• **Exercise**: From the entries that follow, copy each line in which "smallest" appears.

Collected data

------------------------------------------------

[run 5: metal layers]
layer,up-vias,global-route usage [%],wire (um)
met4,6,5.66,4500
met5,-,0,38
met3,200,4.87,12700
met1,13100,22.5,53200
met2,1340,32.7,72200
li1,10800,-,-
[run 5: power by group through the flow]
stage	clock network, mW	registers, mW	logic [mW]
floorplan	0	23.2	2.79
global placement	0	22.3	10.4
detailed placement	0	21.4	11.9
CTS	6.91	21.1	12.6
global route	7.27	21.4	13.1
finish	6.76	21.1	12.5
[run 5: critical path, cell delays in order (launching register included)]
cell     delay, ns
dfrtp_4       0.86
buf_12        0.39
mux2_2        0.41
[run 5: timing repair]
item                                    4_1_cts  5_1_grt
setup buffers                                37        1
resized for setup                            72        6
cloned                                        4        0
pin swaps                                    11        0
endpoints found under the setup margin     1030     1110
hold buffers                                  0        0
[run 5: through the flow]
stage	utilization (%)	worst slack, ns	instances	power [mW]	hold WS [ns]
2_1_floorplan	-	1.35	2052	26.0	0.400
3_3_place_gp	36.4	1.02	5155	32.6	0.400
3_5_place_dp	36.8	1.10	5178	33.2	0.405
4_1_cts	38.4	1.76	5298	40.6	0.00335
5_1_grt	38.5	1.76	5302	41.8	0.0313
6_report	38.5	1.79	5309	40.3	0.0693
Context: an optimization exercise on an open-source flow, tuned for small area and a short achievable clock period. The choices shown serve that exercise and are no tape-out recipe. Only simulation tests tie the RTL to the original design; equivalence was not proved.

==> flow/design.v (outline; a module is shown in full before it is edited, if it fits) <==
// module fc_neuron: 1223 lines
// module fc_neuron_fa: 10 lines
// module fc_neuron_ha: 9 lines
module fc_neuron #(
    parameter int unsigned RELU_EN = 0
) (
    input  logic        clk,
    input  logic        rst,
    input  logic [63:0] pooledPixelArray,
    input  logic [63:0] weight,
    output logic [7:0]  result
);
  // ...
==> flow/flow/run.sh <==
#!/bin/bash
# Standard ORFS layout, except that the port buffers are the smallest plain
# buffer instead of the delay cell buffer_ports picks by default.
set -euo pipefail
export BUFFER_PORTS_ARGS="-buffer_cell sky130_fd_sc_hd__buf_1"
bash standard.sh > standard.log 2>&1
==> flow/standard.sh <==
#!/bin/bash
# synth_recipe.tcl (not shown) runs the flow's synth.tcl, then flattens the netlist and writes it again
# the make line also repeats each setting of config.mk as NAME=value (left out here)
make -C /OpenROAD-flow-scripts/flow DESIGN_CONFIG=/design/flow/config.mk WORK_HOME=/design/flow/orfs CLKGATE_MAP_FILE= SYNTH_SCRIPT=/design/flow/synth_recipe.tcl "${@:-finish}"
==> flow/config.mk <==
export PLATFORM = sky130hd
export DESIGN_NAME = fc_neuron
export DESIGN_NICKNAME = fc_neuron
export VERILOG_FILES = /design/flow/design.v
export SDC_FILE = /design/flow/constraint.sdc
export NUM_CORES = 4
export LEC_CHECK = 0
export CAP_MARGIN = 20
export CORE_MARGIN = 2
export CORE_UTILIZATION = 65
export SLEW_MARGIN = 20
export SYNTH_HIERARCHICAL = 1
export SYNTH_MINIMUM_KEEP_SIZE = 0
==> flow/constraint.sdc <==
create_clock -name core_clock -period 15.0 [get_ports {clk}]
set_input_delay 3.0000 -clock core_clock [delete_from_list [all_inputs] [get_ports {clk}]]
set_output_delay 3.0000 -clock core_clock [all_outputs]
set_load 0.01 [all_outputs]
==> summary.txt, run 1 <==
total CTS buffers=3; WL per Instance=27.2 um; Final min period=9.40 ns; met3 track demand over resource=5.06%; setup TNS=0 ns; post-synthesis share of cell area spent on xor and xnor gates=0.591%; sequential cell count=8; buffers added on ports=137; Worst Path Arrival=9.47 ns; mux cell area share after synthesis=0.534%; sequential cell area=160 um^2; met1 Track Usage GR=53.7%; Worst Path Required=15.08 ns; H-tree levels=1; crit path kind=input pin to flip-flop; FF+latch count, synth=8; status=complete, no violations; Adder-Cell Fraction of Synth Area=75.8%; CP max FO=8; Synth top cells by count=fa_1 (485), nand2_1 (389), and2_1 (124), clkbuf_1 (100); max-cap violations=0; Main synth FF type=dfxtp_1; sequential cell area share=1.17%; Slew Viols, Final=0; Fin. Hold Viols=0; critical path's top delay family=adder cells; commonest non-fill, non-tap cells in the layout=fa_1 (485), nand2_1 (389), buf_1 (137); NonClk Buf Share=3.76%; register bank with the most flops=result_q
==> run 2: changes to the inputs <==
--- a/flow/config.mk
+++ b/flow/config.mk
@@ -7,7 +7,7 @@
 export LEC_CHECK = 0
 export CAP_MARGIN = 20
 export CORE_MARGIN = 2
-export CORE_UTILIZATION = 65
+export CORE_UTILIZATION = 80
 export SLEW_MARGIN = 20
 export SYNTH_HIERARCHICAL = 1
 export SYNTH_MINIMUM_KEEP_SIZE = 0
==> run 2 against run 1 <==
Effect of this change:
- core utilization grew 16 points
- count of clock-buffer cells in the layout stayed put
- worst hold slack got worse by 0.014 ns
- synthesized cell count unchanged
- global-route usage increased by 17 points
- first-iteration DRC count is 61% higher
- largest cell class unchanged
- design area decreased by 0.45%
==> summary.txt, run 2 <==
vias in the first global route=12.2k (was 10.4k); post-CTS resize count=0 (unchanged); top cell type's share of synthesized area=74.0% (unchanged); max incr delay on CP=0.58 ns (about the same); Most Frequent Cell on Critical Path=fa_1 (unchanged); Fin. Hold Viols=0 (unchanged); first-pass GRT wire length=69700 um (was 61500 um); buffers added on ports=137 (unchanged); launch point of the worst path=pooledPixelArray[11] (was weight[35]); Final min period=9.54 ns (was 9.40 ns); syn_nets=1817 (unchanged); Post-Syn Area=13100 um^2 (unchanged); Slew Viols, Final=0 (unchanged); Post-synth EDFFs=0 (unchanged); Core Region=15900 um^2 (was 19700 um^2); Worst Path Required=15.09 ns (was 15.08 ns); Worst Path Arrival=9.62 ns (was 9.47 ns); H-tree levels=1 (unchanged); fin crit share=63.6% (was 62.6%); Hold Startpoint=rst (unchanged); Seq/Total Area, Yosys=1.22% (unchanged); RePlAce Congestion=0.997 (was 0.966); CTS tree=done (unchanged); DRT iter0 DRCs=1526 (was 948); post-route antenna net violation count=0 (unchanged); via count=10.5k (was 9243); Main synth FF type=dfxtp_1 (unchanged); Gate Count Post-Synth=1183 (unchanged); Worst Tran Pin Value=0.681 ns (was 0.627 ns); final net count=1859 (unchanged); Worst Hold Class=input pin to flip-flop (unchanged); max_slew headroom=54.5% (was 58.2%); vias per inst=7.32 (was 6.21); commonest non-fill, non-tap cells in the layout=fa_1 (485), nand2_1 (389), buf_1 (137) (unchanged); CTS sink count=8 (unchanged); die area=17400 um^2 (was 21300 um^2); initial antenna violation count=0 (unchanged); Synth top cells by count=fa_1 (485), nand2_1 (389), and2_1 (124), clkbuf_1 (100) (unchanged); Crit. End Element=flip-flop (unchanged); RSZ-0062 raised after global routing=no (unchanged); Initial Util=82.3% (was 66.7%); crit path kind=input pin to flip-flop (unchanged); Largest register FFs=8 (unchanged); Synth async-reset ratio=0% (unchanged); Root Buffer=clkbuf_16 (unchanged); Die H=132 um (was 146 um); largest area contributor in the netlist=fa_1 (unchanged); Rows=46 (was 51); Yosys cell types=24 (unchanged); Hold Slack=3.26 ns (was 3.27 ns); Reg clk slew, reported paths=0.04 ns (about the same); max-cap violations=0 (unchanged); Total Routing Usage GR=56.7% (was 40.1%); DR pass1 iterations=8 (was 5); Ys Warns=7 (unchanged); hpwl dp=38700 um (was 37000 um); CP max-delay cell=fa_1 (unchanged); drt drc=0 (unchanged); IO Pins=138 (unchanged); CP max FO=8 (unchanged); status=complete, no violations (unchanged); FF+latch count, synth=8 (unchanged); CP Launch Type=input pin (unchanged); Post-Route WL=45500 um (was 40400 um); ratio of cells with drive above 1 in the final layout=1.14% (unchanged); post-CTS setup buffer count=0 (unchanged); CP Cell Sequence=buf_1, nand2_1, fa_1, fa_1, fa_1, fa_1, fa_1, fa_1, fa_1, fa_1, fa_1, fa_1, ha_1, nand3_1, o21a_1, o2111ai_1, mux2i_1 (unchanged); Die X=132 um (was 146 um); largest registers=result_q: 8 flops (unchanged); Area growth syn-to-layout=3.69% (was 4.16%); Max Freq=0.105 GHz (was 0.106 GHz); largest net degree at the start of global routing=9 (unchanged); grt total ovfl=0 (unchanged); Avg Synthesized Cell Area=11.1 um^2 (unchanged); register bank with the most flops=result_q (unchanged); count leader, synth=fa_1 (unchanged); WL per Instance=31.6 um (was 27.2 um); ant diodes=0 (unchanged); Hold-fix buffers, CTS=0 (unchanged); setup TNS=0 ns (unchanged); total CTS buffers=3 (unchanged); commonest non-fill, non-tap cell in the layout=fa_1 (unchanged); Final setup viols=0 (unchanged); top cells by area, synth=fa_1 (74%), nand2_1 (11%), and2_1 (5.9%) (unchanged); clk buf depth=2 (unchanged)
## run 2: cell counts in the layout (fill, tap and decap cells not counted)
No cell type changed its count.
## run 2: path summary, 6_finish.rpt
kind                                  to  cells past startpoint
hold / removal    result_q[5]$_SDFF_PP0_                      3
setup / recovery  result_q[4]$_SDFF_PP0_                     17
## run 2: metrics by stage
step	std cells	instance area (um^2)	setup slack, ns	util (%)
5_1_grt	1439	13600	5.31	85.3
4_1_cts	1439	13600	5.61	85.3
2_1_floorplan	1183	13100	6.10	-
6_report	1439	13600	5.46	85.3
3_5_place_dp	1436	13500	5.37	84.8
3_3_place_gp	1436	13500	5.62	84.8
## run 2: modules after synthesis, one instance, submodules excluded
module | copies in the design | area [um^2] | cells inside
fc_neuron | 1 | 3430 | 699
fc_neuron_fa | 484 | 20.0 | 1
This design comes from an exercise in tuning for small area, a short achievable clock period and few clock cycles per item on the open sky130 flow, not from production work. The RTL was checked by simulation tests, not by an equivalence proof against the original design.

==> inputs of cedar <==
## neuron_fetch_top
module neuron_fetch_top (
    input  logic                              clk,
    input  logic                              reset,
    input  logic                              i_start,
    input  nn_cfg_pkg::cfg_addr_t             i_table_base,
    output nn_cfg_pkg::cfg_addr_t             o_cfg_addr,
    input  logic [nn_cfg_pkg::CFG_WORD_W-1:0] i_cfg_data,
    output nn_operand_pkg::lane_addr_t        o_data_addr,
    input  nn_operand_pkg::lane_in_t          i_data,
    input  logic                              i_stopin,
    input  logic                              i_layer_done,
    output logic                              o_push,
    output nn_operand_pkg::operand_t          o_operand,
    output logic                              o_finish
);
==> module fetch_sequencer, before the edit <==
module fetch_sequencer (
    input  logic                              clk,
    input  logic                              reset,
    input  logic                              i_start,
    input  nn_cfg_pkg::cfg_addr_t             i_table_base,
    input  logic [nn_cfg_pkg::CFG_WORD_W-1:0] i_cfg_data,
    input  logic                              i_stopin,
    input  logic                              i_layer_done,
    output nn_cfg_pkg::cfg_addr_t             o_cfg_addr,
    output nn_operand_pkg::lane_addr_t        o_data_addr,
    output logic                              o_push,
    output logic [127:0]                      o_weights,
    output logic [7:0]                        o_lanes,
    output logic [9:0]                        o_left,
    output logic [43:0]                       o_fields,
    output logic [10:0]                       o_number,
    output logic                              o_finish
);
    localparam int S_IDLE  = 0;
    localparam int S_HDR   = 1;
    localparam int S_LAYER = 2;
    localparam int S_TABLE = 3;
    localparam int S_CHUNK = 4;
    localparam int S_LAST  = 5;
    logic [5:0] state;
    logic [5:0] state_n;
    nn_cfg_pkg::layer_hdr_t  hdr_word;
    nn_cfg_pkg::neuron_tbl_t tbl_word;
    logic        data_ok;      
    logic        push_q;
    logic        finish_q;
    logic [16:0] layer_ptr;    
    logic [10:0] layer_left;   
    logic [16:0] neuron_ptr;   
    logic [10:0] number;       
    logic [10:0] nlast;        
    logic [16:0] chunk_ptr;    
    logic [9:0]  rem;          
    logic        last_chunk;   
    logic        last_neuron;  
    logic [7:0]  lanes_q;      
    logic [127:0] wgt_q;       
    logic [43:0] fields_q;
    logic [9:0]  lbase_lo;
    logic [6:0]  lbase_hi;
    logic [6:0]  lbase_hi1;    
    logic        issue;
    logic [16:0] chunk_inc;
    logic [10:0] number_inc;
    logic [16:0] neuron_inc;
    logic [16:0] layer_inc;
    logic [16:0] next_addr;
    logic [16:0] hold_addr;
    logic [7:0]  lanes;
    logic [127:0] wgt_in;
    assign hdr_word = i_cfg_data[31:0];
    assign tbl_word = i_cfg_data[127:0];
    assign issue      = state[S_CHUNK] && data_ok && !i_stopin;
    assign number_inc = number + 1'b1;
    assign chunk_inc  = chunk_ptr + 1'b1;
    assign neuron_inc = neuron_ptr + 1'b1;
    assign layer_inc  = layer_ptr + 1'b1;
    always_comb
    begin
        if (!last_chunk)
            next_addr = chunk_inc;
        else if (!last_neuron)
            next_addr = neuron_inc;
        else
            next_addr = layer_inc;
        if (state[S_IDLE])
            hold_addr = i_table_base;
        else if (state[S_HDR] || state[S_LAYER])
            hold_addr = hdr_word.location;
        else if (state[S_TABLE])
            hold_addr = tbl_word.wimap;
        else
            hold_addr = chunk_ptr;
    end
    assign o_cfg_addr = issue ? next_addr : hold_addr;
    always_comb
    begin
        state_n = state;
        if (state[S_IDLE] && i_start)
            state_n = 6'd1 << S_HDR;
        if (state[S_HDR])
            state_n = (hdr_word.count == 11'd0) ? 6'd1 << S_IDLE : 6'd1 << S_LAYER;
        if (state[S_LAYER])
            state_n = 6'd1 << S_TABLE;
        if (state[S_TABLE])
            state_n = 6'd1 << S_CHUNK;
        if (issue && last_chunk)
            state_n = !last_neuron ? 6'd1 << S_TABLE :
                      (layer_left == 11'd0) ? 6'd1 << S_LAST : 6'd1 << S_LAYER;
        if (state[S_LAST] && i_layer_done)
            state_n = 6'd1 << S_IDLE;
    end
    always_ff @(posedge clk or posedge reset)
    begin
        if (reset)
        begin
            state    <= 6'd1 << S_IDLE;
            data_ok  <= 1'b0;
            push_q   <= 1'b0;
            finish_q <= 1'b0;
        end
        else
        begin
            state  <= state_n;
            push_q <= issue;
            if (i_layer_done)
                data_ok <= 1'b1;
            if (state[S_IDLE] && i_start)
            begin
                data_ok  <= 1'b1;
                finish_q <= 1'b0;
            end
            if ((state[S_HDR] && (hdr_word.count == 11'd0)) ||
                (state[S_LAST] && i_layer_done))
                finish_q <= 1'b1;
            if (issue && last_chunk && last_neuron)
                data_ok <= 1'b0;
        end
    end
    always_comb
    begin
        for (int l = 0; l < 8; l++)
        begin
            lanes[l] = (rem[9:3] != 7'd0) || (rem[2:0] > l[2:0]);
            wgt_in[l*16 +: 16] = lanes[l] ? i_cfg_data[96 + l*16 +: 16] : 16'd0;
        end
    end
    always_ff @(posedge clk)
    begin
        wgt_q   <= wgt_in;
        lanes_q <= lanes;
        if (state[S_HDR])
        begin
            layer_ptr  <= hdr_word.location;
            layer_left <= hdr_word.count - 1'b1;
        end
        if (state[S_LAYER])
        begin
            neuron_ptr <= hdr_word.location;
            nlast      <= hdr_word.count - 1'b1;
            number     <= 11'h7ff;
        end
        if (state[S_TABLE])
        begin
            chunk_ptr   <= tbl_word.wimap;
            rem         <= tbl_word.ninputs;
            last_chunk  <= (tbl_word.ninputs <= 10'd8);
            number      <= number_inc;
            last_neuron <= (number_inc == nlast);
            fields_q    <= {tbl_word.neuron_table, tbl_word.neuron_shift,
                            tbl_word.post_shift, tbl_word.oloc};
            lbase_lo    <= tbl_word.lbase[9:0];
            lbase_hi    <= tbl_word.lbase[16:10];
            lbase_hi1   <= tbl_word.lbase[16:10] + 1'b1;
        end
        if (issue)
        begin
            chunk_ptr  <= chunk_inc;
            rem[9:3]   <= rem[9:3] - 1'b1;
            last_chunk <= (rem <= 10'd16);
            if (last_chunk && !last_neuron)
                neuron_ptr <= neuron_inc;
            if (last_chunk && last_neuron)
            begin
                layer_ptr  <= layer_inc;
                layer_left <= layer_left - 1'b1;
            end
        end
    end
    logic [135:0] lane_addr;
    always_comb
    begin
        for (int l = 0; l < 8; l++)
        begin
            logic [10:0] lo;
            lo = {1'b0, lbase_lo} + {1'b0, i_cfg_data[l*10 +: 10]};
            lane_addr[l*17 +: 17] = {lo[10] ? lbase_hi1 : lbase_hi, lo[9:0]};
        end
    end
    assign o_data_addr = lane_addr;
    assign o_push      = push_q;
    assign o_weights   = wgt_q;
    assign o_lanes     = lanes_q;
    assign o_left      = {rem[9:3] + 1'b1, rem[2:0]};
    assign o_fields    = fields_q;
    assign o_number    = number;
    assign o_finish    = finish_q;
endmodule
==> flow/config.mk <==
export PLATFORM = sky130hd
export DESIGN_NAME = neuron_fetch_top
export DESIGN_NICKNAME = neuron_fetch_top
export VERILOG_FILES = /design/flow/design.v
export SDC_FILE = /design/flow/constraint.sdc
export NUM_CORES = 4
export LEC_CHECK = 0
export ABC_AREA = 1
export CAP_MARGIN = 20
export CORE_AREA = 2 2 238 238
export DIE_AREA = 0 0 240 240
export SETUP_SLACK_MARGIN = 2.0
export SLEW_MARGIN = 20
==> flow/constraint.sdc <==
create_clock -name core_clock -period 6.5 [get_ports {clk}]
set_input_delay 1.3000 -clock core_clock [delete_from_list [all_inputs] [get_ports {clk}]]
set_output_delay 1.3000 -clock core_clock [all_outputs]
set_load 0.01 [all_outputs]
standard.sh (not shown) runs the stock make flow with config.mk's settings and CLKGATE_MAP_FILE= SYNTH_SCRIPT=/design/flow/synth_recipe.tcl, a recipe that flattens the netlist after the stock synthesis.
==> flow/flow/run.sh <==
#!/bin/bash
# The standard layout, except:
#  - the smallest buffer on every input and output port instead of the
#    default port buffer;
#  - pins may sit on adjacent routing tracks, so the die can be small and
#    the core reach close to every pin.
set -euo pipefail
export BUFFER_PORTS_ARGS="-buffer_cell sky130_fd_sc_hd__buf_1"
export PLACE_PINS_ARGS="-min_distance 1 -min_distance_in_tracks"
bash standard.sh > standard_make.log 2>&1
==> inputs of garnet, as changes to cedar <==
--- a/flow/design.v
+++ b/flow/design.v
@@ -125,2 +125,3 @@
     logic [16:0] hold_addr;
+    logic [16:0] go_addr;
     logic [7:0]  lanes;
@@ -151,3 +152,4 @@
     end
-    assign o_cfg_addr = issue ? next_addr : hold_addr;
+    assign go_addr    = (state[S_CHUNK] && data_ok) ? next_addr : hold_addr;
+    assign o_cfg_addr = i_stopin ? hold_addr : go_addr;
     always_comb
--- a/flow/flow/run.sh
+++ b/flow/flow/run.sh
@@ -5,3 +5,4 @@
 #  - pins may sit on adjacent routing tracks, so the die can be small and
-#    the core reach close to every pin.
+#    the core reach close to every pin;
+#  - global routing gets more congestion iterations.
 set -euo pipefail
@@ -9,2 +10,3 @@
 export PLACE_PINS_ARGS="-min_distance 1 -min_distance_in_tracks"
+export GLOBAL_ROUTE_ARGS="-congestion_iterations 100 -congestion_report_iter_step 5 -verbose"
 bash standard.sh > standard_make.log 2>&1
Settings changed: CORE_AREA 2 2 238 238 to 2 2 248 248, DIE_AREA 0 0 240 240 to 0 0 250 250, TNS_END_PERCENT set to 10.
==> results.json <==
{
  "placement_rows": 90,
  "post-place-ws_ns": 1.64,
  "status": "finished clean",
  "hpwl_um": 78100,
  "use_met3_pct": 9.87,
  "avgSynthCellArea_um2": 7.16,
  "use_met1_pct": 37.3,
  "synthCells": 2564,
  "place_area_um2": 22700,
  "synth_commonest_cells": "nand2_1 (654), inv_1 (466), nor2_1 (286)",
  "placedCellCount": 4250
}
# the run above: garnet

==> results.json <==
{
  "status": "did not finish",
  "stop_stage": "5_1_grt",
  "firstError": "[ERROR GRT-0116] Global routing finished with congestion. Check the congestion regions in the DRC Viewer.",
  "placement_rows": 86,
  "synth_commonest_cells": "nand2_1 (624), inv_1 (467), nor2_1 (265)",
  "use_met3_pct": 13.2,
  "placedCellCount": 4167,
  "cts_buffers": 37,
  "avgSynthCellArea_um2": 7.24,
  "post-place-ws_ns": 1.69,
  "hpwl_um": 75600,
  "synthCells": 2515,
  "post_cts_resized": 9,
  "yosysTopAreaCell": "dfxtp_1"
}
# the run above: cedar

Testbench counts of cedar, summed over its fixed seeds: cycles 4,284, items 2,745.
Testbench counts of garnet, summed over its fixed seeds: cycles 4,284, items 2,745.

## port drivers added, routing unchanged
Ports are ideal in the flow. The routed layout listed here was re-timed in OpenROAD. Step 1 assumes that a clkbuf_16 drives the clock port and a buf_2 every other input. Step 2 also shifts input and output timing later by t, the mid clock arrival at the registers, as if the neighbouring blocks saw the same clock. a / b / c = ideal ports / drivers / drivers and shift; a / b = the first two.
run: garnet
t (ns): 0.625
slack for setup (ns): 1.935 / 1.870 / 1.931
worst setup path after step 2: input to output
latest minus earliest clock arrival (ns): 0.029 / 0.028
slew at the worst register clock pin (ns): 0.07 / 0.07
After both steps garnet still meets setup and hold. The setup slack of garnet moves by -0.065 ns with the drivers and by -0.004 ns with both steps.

------------------------------------------------

• **Task answer**:
# Standard ORFS layout, except that the port buffers are the smallest plain
#  - the smallest buffer on every input and output port instead of the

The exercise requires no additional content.